* [Goal of the exercise]: Report back each line of the data that contains the word "primary".

* [Data records]:
┌──
## config.mk

```make
export PLATFORM = sky130hd
export DESIGN_NAME = arcade_input_cond
export DESIGN_NICKNAME = d
export VERILOG_FILES = /design/src/rtl/arcade_input_cond.sv
export SDC_FILE = /design/constraint.sdc
export NUM_CORES = 1
export LEC_CHECK = 0
export ABC_AREA = 1
export CAP_MARGIN = 20
export CELL_PAD_IN_SITES_DETAIL_PLACEMENT = 1
export CELL_PAD_IN_SITES_GLOBAL_PLACEMENT = 2
export CORE_UTILIZATION = 31
export DETAILED_ROUTE_END_ITERATION = 10
export GPL_ROUTABILITY_DRIVEN = 0
export GPL_TIMING_DRIVEN = 0
export HOLD_SLACK_MARGIN = 0.08
export PLACE_DENSITY_LB_ADDON = 0.1
export SYNTH_ARGS = -nofsm -noshare
export SYNTH_HDL_FRONTEND = slang
export SYNTH_SLANG_ARGS = --single-unit
export TNS_END_PERCENT = 20
```

## constraint.sdc

```tcl
create_clock -name clk_sys -period 3.4 [get_ports clk_sys]
set_clock_uncertainty 0.2 [all_clocks]
set_input_delay 0.68 -clock clk_sys [delete_from_list [all_inputs] [get_ports clk_sys]]
set_output_delay 0.68 -clock clk_sys [all_outputs]
set_load 0.1 [all_outputs]
```

## src/rtl/arcade_input_cond.sv

```systemverilog
// arcade_input_cond
//   Player-input conditioner between the raw arcade inputs and the game core.
//   It handles N players with M fire buttons each and provides:
//     - two-flop synchronisation of every input, vbl included
//     - a frame-counted coin pulse stretcher (one FSM per player)
//     - per-button autofire driven by a shared phase
//     - SOCD cleaning (opposing directions cancel)
//     - optional output inversion for active-low hardware
//   Time is counted in video frames. A frame is one rising edge of the
//   synchronised vbl.
//
//   Optional feature: define ARCADE_INPUT_4WAY_EN to add a per-player 4-way
//   restrictor after SOCD cleaning. Without it, directions stay 8-way.
//
// Ports
//   clk_sys     system clock
//   reset       asynchronous, active-high reset
//   vbl         core vertical blank (level)
//   joy_in      per player {buttons, right, left, down, up}, player 0 in LSBs
//   coin_in     coin switches, active-high
//   start_in    start buttons, active-high
//   service_in  service switch
//   af_mask     autofire enable per button index, shared by all players (not synchronised)
//   af_rate     autofire half-period = (af_rate+1)*AF_FRAMES frames (not synchronised)
//   pause       freezes the coin and autofire frame counters
//   joy_out     conditioned controls, same packing as joy_in
//   coin_out    stretched coin pulses
//   start_out   synchronised starts
//   service_out synchronised service
//   frame_tick  one-cycle pulse per frame; suppressed while paused
//
//   joy_out, coin_out, start_out and service_out are inverted when ACTIVE_LOW = 1.
//   The coin FSM state of each player can be read from coin_state[p].
module arcade_input_cond #(
    parameter int NUM_PLAYERS = 2,
    parameter int NUM_BUTTONS = 4,
    parameter int COIN_FRAMES = 3,
    parameter int AF_FRAMES   = 2,
    parameter bit ACTIVE_LOW  = 1'b1
) (
    input  logic                                   clk_sys,
    input  logic                                   reset,
    input  logic                                   vbl,
    input  logic [NUM_PLAYERS*(4+NUM_BUTTONS)-1:0] joy_in,
    input  logic [NUM_PLAYERS-1:0]                 coin_in,
    input  logic [NUM_PLAYERS-1:0]                 start_in,
    input  logic                                   service_in,
    input  logic [NUM_BUTTONS-1:0]                 af_mask,
    input  logic [1:0]                             af_rate,
    input  logic                                   pause,
    output logic [NUM_PLAYERS*(4+NUM_BUTTONS)-1:0] joy_out,
    output logic [NUM_PLAYERS-1:0]                 coin_out,
    output logic [NUM_PLAYERS-1:0]                 start_out,
    output logic                                   service_out,
    output logic                                   frame_tick
);
    localparam int PW = 4 + NUM_BUTTONS;
    localparam int JW = NUM_PLAYERS * PW;
    localparam int SW = JW + 2 * NUM_PLAYERS + 3;
    localparam logic [7:0] COIN_LOAD = 8'(COIN_FRAMES);
    localparam logic [5:0] AF_BASE   = 6'(AF_FRAMES);

    typedef enum logic [1:0] {
        COIN_IDLE  = 2'd0,
        COIN_PULSE = 2'd1,
        COIN_HOLD  = 2'd2
    } coin_state_t;

    // ---------------- input synchronisation ----------------
    logic [SW-1:0]          sync1, sync2;
    logic [1:0]             sync_fill;
    logic                   sync_ok;
    logic                   vbl_s, pause_s, service_s;
    logic [NUM_PLAYERS-1:0] coin_s, start_s;
    logic [JW-1:0]          joy_s;

    always_ff @(posedge clk_sys or posedge reset) begin
        if (reset) begin
            sync1     <= '0;
            sync2     <= '0;
            sync_fill <= '0;
        end else begin
            sync1     <= {pause, service_in, start_in, coin_in, joy_in, vbl};
            sync2     <= sync1;
            sync_fill <= {sync_fill[0], 1'b1};
        end
    end

    assign {pause_s, service_s, start_s, coin_s, joy_s, vbl_s} = sync2;
    // The synchroniser holds reset zeros for two cycles. Coin edges seen in
    // that window are not real, so a switch held through reset gives no credit.
    assign sync_ok = sync_fill[1];

    // ---------------- frame tick ----------------
    logic vbl_prev;

    always_ff @(posedge clk_sys or posedge reset) begin
        if (reset) begin
            vbl_prev   <= 1'b0;
            frame_tick <= 1'b0;
        end else begin
            vbl_prev   <= vbl_s;
            frame_tick <= vbl_s & ~vbl_prev & ~pause_s;
        end
    end

    // ---------------- coin stretcher ----------------
    coin_state_t            coin_state     [NUM_PLAYERS];
    coin_state_t            coin_state_nxt [NUM_PLAYERS];
    logic [7:0]             coin_cnt       [NUM_PLAYERS];
    logic [7:0]             coin_cnt_nxt   [NUM_PLAYERS];
    logic [NUM_PLAYERS-1:0] coin_armed;   // last valid sample was low
    logic [NUM_PLAYERS-1:0] coin_active;

    always_comb begin
        for (int p = 0; p < NUM_PLAYERS; p++) begin
            coin_state_nxt[p] = coin_state[p];
            coin_cnt_nxt[p]   = coin_cnt[p];
            coin_active[p]    = 1'b0;
            case (coin_state[p])
                COIN_IDLE: begin
                    if (coin_s[p] && coin_armed[p]) begin
                        coin_state_nxt[p] = COIN_PULSE;
                        coin_cnt_nxt[p]   = COIN_LOAD;
                    end
                end
                COIN_PULSE: begin
                    coin_active[p] = 1'b1;
                    if (frame_tick) begin
                        if (coin_cnt[p] <= 8'd1) begin
                            coin_state_nxt[p] = COIN_HOLD;
                            coin_cnt_nxt[p]   = 8'd0;
                        end else begin
                            coin_cnt_nxt[p] = coin_cnt[p] - 8'd1;
                        end
                    end
                end
                COIN_HOLD: begin
                    if (!coin_s[p]) coin_state_nxt[p] = COIN_IDLE;
                end
                default: coin_state_nxt[p] = COIN_IDLE;
            endcase
        end
    end

    always_ff @(posedge clk_sys or posedge reset) begin
        if (reset) begin
            for (int p = 0; p < NUM_PLAYERS; p++) begin
                coin_state[p] <= COIN_IDLE;
                coin_cnt[p]   <= 8'd0;
            end
            coin_armed <= '0;
        end else begin
            for (int p = 0; p < NUM_PLAYERS; p++) begin
                coin_state[p] <= coin_state_nxt[p];
                coin_cnt[p]   <= coin_cnt_nxt[p];
            end
            coin_armed <= {NUM_PLAYERS{sync_ok}} & ~coin_s;
        end
    end

    assign coin_out = coin_active ^ {NUM_PLAYERS{ACTIVE_LOW}};

    // ---------------- autofire ----------------
    logic [5:0] af_cnt, af_last;
    logic [1:0] af_rate_q;
    logic       af_phase, af_held;

    assign af_last = (6'(af_rate) + 6'd1) * AF_BASE - 6'd1;

    always_comb begin
        af_held = 1'b0;
        for (int p = 0; p < NUM_PLAYERS; p++)
            af_held = af_held | (|(joy_s[p*PW+4 +: NUM_BUTTONS] & af_mask));
    end

    always_ff @(posedge clk_sys or posedge reset) begin
        if (reset) begin
            af_cnt    <= 6'd0;
            af_phase  <= 1'b0;
            af_rate_q <= 2'd0;
        end else begin
            // Holding the phase at 0 while idle makes the first shot immediate.
            if (!af_held) begin
                af_cnt   <= 6'd0;
                af_phase <= 1'b0;
            end else if (frame_tick) begin
                if (af_rate != af_rate_q) begin
                    af_cnt <= 6'd0;
                end else if (af_cnt >= af_last) begin
                    af_cnt   <= 6'd0;
                    af_phase <= ~af_phase;
                end else begin
                    af_cnt <= af_cnt + 6'd1;
                end
            end
            if (frame_tick) af_rate_q <= af_rate;
        end
    end

    // ---------------- direction / button conditioning ----------------
    logic [JW-1:0]          joy_cond;
    logic [3:0]             dir_raw, dir_c;
    logic [NUM_BUTTONS-1:0] btn_c;
`ifdef ARCADE_INPUT_4WAY_EN
    logic [NUM_PLAYERS-1:0] last_axis, axis_nxt, h_now, v_now, h_prev, v_prev;
`endif

    always_comb begin
        joy_cond = '0;
        dir_raw  = '0;
        dir_c    = '0;
        btn_c    = '0;
`ifdef ARCADE_INPUT_4WAY_EN
        axis_nxt = '0;
        h_now    = '0;
        v_now    = '0;
`endif
        for (int p = 0; p < NUM_PLAYERS; p++) begin
            dir_raw = joy_s[p*PW +: 4];
            // {right, left, down, up}: opposing pairs cancel
            dir_c = {dir_raw[3] & ~dir_raw[2], dir_raw[2] & ~dir_raw[3],
                     dir_raw[1] & ~dir_raw[0], dir_raw[0] & ~dir_raw[1]};
`ifdef ARCADE_INPUT_4WAY_EN
            h_now[p]    = dir_c[3] | dir_c[2];
            v_now[p]    = dir_c[1] | dir_c[0];
            axis_nxt[p] = last_axis[p];
            if (h_now[p] && !v_now[p]) begin
                axis_nxt[p] = 1'b1;
            end else if (v_now[p] && !h_now[p]) begin
                axis_nxt[p] = 1'b0;
            end else if (h_now[p] && v_now[p]) begin
                // the axis that just became active wins; vertical on a tie
                if (!v_prev[p])      axis_nxt[p] = 1'b0;
                else if (!h_prev[p]) axis_nxt[p] = 1'b1;
            end
            if (h_now[p] && v_now[p]) begin
                if (axis_nxt[p]) dir_c[1:0] = 2'b00;
                else             dir_c[3:2] = 2'b00;
            end
`endif
            btn_c = joy_s[p*PW+4 +: NUM_BUTTONS] & ~(af_mask & {NUM_BUTTONS{af_phase}});
            joy_cond[p*PW +: PW] = {btn_c, dir_c};
        end
    end

`ifdef ARCADE_INPUT_4WAY_EN
    always_ff @(posedge clk_sys or posedge reset) begin
        if (reset) begin
            last_axis <= '0;
            h_prev    <= '0;
            v_prev    <= '0;
        end else begin
            last_axis <= axis_nxt;
            h_prev    <= h_now;
            v_prev    <= v_now;
        end
    end
`endif

    // ---------------- output registers ----------------
    always_ff @(posedge clk_sys or posedge reset) begin
        if (reset) begin
            joy_out     <= {JW{ACTIVE_LOW}};
            start_out   <= {NUM_PLAYERS{ACTIVE_LOW}};
            service_out <= ACTIVE_LOW;
        end else begin
            joy_out     <= joy_cond ^ {JW{ACTIVE_LOW}};
            start_out   <= start_s ^ {NUM_PLAYERS{ACTIVE_LOW}};
            service_out <= service_s ^ ACTIVE_LOW;
        end
    end

endmodule
```

==> load_flow_metrics.sql <==
INSERT INTO impl_metrics (metric_group, metric, value, unit) VALUES
('run_status', 'outcome', 'finished clean', ''),
('layout', 'fraction_of_final_layout_cells_with_drive_strength_greater_than_1', '0.126', ''),
('route', 'drt_iter0_markers', '82', ''),
('critical_path', 'crit_path_top_delay_cell', 'sky130_fd_sc_hd__clkdlybuf4s50_1', ''),
('floorplanning', 'fp.dieH', '113', 'um'),
('placed_design', 'place_inst', '567', ''),
('route', 'routedWlPerCell', '12.7', 'um'),
('layout', 'postLayoutCoreUtil', '0.408', ''),
('critical_path', 'crit_path_max_fanout', '4', ''),
('critical_path', 'cp.required', '2.52', 'ns'),
('clock_network', 'cts_setup_buffers', '0', ''),
('sta', 'worst-slew-pin-transition', '1.01', 'ns'),
('synthesis', 'synth.lib_cells_used.distinct', '27', ''),
('sta', 'timing.final.crit_period', '2.93', 'ns'),
('grt', 'globalRouteOverflowTotal', '0', ''),
('critical_path', 'cp_common_cell', 'sky130_fd_sc_hd__inv_1', ''),
('synthesis', 'yosysTopAreaCell', 'sky130_fd_sc_hd__dfrtp_1', ''),
('power_and_ir_drop', 'power.ir.vdd_worst', '250', 'uV'),
('clock_network', 'max_root_sink_buffers', '2', ''),
('clock_network', 'cts.clk_slew.worst_paths', '0.07', 'ns'),
('grt', 'number_of_global_route_vias_before_repair', '2725', ''),
('synthesis', 'yosys.area.top_type_share', '0.531', ''),
('clock_network', 'cts_resized', '0', ''),
('grt', 'global_route.usage.total', '0.131', ''),
('clock_network', 'cts_root_buf', 'sky130_fd_sc_hd__clkbuf_16', ''),
('grt', 'number_of_antenna_violations_at_the_first_check_in_global_routing', '0', ''),
('route', 'detail_route.first_pass.iterations', '4', ''),
('critical_path', 'worstPathArrival', '2.05', 'ns'),
('synthesis', 'synth_seq_area_share', '0.662', ''),
('critical_path', 'timing.critical_path.cells', 'inv_1, nor2_2, inv_1, clkdlybuf4s50_1', ''),
('clock_network', 'clk-insertion-delay-late', '0.34', 'ns'),
('layout', 'num-fill-cells', '1343', ''),
('route', 'route.antenna.remaining_nets', '0', ''),
('floorplanning', 'dieWidth', '113', 'um'),
('layout', 'layout-area-overhead-vs-synth', '28.3', '%'),
('floorplanning', 'ios', '53', ''),
('grt', 'grt_first_pass_wirelength', '13000', 'um'),
('floorplanning', 'initial_utilization', '0.318', ''),
('synthesis', 'synthesis.instances', '366', ''),
('floorplanning', 'core-area', '0.0120', 'mm^2'),
('layout', 'layoutNonFillerInstCount', '583', ''),
('power_and_ir_drop', 'power_density_of_the_placed_cells', '692', 'mW/mm^2'),
('sta', 'report.final.hold_viol_count', '0', ''),
('critical_path', 'worst_r2r_startpoint', 'coin_cnt[8]', ''),
('layout', 'antenna_cells', '0', ''),
('sta', 'setup_viol_count_final', '0', ''),
('sta', 'grt_setup_unrepaired', 'no', ''),
('route', 'route.vias.total', '2560', ''),
('floorplanning', 'dieArea', '0.0128', 'mm^2'),
('route', 'routed_wl', '7430', 'um'),
('clock_network', 'ctsHoldBuffers', '0', ''),
('synthesis', 'post_synth_instance_area', '0.00382', 'mm^2'),
('critical_path', 'crit_path_max_incr_delay', '1.12', 'ns'),
('clock_network', 'tritoncts', 'done', ''),
('route', 'route.detailed.vias_per_inst', '4.39', ''),
('synthesis', 'ys_ff_latch', '100', ''),
('critical_path', 'critical_path.endpoint_type', 'primary output', ''),
('critical_path', 'cp-startpoint', 'coin_state[0]', ''),
('worst_hold_path', 'worst_hold_startpoint', 'sync1[0]', ''),
('sta', 'fin_setup_tns', '0', 'ns'),
('sta', 'min_period_over_period', '0.862', ''),
('layout', 'nets', '472', ''),
('layout', 'area_of_combinational_cells_with_multiple_inputs', '0.00107', 'mm^2'),
('synthesis', 'top_post_synthesis_cells_by_area', 'sky130_fd_sc_hd__dfrtp_1, sky130_fd_sc_hd__dfstp_2, sky130_fd_sc_hd__nand2_1, sky130_fd_sc_hd__inv_1, sky130_fd_sc_hd__nor2_1', ''),
('job', 'maxCapViolCount', '0', ''),
('grt', 'pin_count_of_the_biggest_net_entering_global_routing', '39', ''),
('critical_path', 'setup_cp_type', 'register to primary output', ''),
('layout', 'mostFrequentLayoutCell', 'sky130_fd_sc_hd__dfrtp_1', ''),
('critical_path', 'worst-r2r-setup-slack', '1.59', 'ns'),
('sta', 'clock.fmax', '341', 'MHz'),
('worst_hold_path', 'worstHoldPathType', 'register to register', '');
report_power, final:
group / switching, uW / internal [uW]
combinational: 611 / 253
sequential: 75.5 / 1330
clock: 460 / 658
total: 1150 / 2240
stage by stage:
step	area (um^2)	hold slack [ns]	total power, uW	worst slack [ns]
global route	4900	0.154	3590	0.400
finish	4900	0.148	3390	0.469
detailed placement	4570	0.136	2310	0.450
CTS	4900	0.151	3460	0.453
global placement	4530	0.132	2290	0.297
floorplan	3820	0.131	2070	1.21
worst paths after layout:
kind,to,cells past startpoint
setup / recovery,coin_out[1],4
setup reg to reg,coin_cnt[12],8
max in group asynchronous,joy_out[6],3
hold reg to reg,sync2[0],0
hold / removal,sync2[0],0
min in group asynchronous,sync1[2],2
flip-flops by register name (all words and copies together), names as in the netlist:
| signal | flops |
|---|---|
| af_cnt | 6 |
| af_phase | 1 |
| af_rate_q | 2 |
| coin_armed | 2 |
| coin_cnt | 16 |
| coin_state | 4 |
| frame_tick | 1 |
| joy_out | 16 |
| service_out | 1 |
| start_out | 2 |
| sync1 | 23 |
| sync2 | 23 |
| sync_fill | 2 |
| vbl_prev | 1 |
cells in the mapped netlist:
cell and count:
sky130_fd_sc_hd__inv_1 54, sky130_fd_sc_hd__or2_1 2, sky130_fd_sc_hd__nand2_1 75, sky130_fd_sc_hd__xnor2_1 4, sky130_fd_sc_hd__o21bai_1 1, sky130_fd_sc_hd__buf_6 1
sky130_fd_sc_hd__and3_1 1, sky130_fd_sc_hd__nand4_1 8, sky130_fd_sc_hd__o21ai_0 12, sky130_fd_sc_hd__xor2_1 7, sky130_fd_sc_hd__nor2_2 3, sky130_fd_sc_hd__or2_2 5
sky130_fd_sc_hd__dfstp_2 19, sky130_fd_sc_hd__a21oi_1 6, sky130_fd_sc_hd__buf_2 1, sky130_fd_sc_hd__conb_1 1, sky130_fd_sc_hd__dfrtp_1 81, sky130_fd_sc_hd__nand3_2 2
sky130_fd_sc_hd__o21ai_2 1, sky130_fd_sc_hd__o21ai_1 2, sky130_fd_sc_hd__nand3_1 19, sky130_fd_sc_hd__nor3b_1 1, sky130_fd_sc_hd__o22ai_1 2, sky130_fd_sc_hd__nand2_2 3
sky130_fd_sc_hd__nor2_1 44, sky130_fd_sc_hd__ha_1 10, sky130_fd_sc_hd__nor2_4 1
kinds of logic (layout without fill, tap and decap cells):
logic type               count (synthesis)  after routing  synth area share
XOR/XNOR                                11             11            0.0252
flip-flops                             100            100             0.662
adder cells (fa/ha/maj)                 10             10            0.0328
other                                    1              1          0.000982
AND/OR/NAND/NOR                        164            164             0.188
buffers and inverters                   56            126            0.0574
AO/OA/AOI/OAI                           24             24            0.0338
worst max-delay path, delay by kind of cell (launching register included):
| kind | cells | cell delay, ns |
|---|---|---|
| buffers and inverters | 3 | 1.26 |
| and+or+nand+nor | 1 | 0.06 |
| DFF | 1 | 0.39 |
metal layers:
| layer | GRT usage | vias up | routed length (um) |
|---|---|---|---|
| met5 | 0 | - | 0 |
| met4 | 0.0658 | 0 | 131 |
| met3 | 0.0450 | 10 | 501 |
| met2 | 0.197 | 46 | 3330 |
| met1 | 0.168 | 1252 | 3460 |
| li1 | - | 1252 | - |
cell type report:
| cell class | instances | area share |
|---|---|---|
| Buffer | 2 | 0.00332 |
| Tap cell | 147 | 0.0376 |
| Inverter | 54 | 0.0422 |
| Multi-Input combinational cell | 210 | 0.219 |
| Timing Repair Buffer | 54 | 0.114 |
| Sequential cell | 100 | 0.516 |
| Clock inverter | 7 | 0.0215 |
| Clock buffer | 9 | 0.0460 |
(Power assumes the default switching activity.)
└──
* [Written solution]:
('critical_path', 'critical_path.endpoint_type', 'primary output', ''),
('critical_path', 'setup_cp_type', 'register to primary output', ''),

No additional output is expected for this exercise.